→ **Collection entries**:

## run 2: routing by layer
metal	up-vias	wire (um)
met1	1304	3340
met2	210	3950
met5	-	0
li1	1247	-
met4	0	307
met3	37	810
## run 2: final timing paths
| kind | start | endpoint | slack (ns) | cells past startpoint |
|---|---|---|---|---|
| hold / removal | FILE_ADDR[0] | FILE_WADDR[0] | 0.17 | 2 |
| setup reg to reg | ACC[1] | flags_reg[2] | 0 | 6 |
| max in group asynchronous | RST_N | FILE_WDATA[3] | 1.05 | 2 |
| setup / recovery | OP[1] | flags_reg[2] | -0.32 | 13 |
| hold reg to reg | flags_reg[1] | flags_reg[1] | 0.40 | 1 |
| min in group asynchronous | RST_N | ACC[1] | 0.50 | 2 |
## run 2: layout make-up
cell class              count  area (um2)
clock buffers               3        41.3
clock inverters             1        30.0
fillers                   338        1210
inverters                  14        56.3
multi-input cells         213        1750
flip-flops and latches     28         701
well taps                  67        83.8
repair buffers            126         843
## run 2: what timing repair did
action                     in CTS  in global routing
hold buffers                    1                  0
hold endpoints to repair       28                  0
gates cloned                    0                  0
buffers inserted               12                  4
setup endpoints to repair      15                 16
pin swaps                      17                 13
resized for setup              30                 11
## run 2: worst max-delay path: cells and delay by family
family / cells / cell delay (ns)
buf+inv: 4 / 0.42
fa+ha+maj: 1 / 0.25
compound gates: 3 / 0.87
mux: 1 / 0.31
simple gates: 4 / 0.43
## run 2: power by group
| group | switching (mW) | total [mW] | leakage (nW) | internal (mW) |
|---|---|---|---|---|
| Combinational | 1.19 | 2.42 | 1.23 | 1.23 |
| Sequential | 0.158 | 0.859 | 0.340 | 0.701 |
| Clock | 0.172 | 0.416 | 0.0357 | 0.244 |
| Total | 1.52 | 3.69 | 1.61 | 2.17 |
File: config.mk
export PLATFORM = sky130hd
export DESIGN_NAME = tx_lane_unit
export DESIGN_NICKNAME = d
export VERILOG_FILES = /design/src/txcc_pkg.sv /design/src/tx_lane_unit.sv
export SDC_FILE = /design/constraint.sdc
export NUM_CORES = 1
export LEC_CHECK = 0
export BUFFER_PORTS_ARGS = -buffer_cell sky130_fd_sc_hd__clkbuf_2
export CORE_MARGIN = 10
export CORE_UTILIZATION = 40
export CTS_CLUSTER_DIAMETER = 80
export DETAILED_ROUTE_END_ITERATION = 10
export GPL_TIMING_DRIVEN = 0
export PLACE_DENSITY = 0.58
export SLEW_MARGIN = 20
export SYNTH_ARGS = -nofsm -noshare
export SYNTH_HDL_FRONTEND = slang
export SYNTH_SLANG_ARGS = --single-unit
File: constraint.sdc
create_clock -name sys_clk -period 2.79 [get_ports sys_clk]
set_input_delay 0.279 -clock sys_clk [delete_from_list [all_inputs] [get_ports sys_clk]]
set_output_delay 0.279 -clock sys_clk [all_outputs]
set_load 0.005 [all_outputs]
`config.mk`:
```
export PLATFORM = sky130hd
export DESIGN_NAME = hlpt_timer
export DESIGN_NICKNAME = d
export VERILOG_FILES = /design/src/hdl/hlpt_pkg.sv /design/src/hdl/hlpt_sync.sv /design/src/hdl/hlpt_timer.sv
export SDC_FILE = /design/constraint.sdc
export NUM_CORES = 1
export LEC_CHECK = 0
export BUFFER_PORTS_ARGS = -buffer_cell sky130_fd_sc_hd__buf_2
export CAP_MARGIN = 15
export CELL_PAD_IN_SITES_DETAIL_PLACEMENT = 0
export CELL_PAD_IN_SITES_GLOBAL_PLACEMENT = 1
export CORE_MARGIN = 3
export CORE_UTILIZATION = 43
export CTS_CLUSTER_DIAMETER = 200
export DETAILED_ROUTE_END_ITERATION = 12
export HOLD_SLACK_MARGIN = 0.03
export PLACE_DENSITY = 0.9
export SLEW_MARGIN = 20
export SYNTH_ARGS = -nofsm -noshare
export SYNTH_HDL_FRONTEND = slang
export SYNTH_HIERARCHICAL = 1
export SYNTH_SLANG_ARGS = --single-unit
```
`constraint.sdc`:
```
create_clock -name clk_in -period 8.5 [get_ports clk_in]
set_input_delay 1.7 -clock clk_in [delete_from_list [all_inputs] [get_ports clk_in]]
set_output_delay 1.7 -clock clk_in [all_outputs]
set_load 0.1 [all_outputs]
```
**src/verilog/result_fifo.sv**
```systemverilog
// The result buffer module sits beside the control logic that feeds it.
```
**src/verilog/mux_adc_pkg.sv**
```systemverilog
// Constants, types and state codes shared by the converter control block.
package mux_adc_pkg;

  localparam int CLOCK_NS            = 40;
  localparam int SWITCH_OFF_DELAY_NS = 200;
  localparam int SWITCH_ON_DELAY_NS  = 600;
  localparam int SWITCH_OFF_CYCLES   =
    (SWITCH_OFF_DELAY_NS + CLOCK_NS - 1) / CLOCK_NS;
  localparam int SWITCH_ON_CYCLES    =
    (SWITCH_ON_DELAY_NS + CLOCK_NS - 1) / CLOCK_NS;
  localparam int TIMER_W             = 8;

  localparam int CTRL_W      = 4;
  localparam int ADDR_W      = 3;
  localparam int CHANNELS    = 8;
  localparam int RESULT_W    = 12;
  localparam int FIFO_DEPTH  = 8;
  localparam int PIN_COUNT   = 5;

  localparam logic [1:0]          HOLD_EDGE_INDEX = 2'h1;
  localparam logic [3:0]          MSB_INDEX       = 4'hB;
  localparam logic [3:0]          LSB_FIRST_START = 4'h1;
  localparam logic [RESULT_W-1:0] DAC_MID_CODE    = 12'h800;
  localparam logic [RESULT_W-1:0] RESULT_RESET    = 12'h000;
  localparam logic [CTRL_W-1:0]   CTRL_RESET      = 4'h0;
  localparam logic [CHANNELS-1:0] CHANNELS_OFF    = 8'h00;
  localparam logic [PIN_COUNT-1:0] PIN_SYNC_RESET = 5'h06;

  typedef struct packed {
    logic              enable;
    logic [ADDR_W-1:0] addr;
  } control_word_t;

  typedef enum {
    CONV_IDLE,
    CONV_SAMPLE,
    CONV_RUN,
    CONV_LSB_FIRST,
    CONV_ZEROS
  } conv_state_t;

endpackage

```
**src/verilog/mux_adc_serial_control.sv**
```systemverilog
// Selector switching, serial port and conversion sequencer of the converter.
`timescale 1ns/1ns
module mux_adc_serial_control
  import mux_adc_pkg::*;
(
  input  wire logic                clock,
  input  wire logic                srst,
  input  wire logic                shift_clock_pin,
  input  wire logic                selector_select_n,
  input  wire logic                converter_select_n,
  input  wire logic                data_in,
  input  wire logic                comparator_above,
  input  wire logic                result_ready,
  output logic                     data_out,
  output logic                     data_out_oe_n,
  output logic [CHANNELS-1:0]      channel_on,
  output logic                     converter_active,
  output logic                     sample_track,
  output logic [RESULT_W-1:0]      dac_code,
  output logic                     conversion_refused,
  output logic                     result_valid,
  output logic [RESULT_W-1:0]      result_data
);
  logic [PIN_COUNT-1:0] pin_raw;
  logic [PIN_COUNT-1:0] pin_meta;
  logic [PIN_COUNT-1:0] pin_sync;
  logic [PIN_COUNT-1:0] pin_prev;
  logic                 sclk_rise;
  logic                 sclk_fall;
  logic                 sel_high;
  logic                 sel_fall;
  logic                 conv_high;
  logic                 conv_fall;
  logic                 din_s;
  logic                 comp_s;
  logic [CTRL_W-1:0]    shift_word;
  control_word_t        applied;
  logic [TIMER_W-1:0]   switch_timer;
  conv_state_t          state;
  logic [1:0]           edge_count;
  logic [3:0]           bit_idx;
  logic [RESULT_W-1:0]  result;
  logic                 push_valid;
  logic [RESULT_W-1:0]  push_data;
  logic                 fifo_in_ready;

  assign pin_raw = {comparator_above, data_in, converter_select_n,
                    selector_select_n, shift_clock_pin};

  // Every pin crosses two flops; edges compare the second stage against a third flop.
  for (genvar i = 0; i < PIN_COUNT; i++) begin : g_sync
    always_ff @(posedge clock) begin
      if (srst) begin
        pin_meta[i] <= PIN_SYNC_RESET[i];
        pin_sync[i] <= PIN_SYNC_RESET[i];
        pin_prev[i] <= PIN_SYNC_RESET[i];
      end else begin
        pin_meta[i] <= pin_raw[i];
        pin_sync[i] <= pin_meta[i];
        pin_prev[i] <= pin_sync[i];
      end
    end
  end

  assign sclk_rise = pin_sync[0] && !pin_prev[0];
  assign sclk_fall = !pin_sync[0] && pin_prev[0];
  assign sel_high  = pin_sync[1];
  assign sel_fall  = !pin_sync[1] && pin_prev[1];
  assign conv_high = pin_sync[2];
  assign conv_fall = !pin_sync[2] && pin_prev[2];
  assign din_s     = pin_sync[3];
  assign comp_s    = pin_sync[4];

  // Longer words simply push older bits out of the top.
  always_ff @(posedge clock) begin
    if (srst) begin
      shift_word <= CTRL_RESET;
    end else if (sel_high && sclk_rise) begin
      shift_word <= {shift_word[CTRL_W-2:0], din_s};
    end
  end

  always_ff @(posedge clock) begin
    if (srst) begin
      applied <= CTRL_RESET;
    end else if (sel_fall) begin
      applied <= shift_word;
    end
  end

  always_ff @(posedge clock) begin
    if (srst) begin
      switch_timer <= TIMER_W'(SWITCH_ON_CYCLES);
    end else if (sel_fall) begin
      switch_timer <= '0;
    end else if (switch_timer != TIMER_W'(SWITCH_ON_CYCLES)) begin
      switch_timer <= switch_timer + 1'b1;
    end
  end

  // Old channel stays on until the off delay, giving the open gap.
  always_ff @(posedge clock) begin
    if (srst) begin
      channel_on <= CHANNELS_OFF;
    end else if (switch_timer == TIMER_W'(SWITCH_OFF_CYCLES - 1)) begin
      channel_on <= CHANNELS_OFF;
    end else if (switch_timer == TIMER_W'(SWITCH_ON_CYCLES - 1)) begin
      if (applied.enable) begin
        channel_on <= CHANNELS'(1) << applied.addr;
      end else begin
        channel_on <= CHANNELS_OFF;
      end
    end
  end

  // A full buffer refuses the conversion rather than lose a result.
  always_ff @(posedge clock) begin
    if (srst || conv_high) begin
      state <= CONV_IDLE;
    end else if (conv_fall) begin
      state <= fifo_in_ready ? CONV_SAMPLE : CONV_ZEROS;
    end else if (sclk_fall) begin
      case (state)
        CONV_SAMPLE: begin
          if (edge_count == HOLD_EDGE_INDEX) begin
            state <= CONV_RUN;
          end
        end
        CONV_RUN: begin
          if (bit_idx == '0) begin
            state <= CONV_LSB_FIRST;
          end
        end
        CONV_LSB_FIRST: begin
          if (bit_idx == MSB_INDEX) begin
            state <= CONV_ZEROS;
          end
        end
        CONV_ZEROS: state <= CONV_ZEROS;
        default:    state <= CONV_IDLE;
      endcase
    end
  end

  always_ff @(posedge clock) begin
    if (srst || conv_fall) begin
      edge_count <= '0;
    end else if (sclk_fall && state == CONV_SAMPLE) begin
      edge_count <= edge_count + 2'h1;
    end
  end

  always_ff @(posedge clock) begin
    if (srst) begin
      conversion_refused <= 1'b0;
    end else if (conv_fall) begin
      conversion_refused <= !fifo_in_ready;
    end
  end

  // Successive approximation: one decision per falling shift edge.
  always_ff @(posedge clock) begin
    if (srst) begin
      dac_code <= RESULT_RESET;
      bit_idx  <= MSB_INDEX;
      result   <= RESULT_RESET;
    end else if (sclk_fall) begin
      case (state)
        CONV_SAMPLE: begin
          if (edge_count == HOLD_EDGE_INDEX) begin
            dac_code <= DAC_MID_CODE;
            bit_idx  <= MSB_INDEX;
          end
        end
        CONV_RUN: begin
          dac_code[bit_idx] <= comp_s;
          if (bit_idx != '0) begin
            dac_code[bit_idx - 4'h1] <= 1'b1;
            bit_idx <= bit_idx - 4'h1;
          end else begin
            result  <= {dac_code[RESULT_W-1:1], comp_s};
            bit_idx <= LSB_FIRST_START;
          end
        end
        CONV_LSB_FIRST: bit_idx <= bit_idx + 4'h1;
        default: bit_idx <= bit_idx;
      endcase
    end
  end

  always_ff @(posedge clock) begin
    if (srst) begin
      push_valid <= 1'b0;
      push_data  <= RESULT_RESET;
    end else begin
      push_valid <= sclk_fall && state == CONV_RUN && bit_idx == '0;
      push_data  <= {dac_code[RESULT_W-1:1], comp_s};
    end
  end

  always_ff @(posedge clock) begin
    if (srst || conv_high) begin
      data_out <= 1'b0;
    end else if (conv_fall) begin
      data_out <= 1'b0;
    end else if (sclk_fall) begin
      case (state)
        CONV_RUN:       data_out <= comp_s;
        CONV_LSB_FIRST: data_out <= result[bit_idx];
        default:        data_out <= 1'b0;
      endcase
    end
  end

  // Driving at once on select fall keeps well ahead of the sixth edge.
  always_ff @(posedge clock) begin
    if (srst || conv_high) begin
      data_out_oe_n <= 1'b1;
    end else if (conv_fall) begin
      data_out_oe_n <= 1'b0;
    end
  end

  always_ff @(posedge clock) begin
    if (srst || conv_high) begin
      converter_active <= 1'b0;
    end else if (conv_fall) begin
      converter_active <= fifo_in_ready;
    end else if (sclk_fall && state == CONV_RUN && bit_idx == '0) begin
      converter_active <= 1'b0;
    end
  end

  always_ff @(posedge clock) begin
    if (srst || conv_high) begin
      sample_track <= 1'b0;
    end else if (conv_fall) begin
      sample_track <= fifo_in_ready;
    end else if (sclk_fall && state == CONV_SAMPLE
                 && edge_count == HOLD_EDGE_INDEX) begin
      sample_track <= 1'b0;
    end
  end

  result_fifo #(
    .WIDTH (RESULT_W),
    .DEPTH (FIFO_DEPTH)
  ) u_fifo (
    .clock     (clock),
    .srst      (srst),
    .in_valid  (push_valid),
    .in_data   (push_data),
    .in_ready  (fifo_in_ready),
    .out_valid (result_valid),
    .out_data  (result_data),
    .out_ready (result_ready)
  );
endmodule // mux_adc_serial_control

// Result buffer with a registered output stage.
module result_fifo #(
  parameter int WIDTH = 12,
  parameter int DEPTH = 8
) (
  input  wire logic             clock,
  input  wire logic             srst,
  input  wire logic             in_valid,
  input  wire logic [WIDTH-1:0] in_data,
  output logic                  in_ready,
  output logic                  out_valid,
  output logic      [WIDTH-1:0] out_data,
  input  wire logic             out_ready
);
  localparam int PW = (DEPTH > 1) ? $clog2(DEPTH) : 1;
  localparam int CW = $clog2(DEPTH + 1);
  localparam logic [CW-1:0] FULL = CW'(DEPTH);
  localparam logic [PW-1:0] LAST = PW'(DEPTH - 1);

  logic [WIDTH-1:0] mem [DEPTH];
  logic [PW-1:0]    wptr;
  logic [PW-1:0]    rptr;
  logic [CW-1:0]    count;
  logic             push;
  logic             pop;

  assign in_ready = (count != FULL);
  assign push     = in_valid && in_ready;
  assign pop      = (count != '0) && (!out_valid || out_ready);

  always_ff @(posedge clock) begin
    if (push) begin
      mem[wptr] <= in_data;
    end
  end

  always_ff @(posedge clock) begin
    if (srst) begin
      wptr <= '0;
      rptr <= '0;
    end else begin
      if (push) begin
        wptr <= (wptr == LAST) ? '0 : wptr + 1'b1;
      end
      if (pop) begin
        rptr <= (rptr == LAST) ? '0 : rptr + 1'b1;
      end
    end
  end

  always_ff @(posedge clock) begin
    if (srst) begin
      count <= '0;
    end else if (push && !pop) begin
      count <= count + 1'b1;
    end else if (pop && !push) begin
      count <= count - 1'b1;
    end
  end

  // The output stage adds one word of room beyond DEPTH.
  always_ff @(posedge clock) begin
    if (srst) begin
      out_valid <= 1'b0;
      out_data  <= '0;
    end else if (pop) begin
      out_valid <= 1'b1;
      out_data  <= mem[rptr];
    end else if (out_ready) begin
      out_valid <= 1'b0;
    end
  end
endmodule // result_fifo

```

→ **Task brief**:
Print, without alteration, only the lines above between the one holding "1.23 | 1.23 |" and the one holding "0.0357 | 0.244 |", inclusive.

→ **Response to this exercise**:
| Combinational | 1.19 | 2.42 | 1.23 | 1.23 |
| Sequential | 0.158 | 0.859 | 0.340 | 0.701 |
| Clock | 0.172 | 0.416 | 0.0357 | 0.244 |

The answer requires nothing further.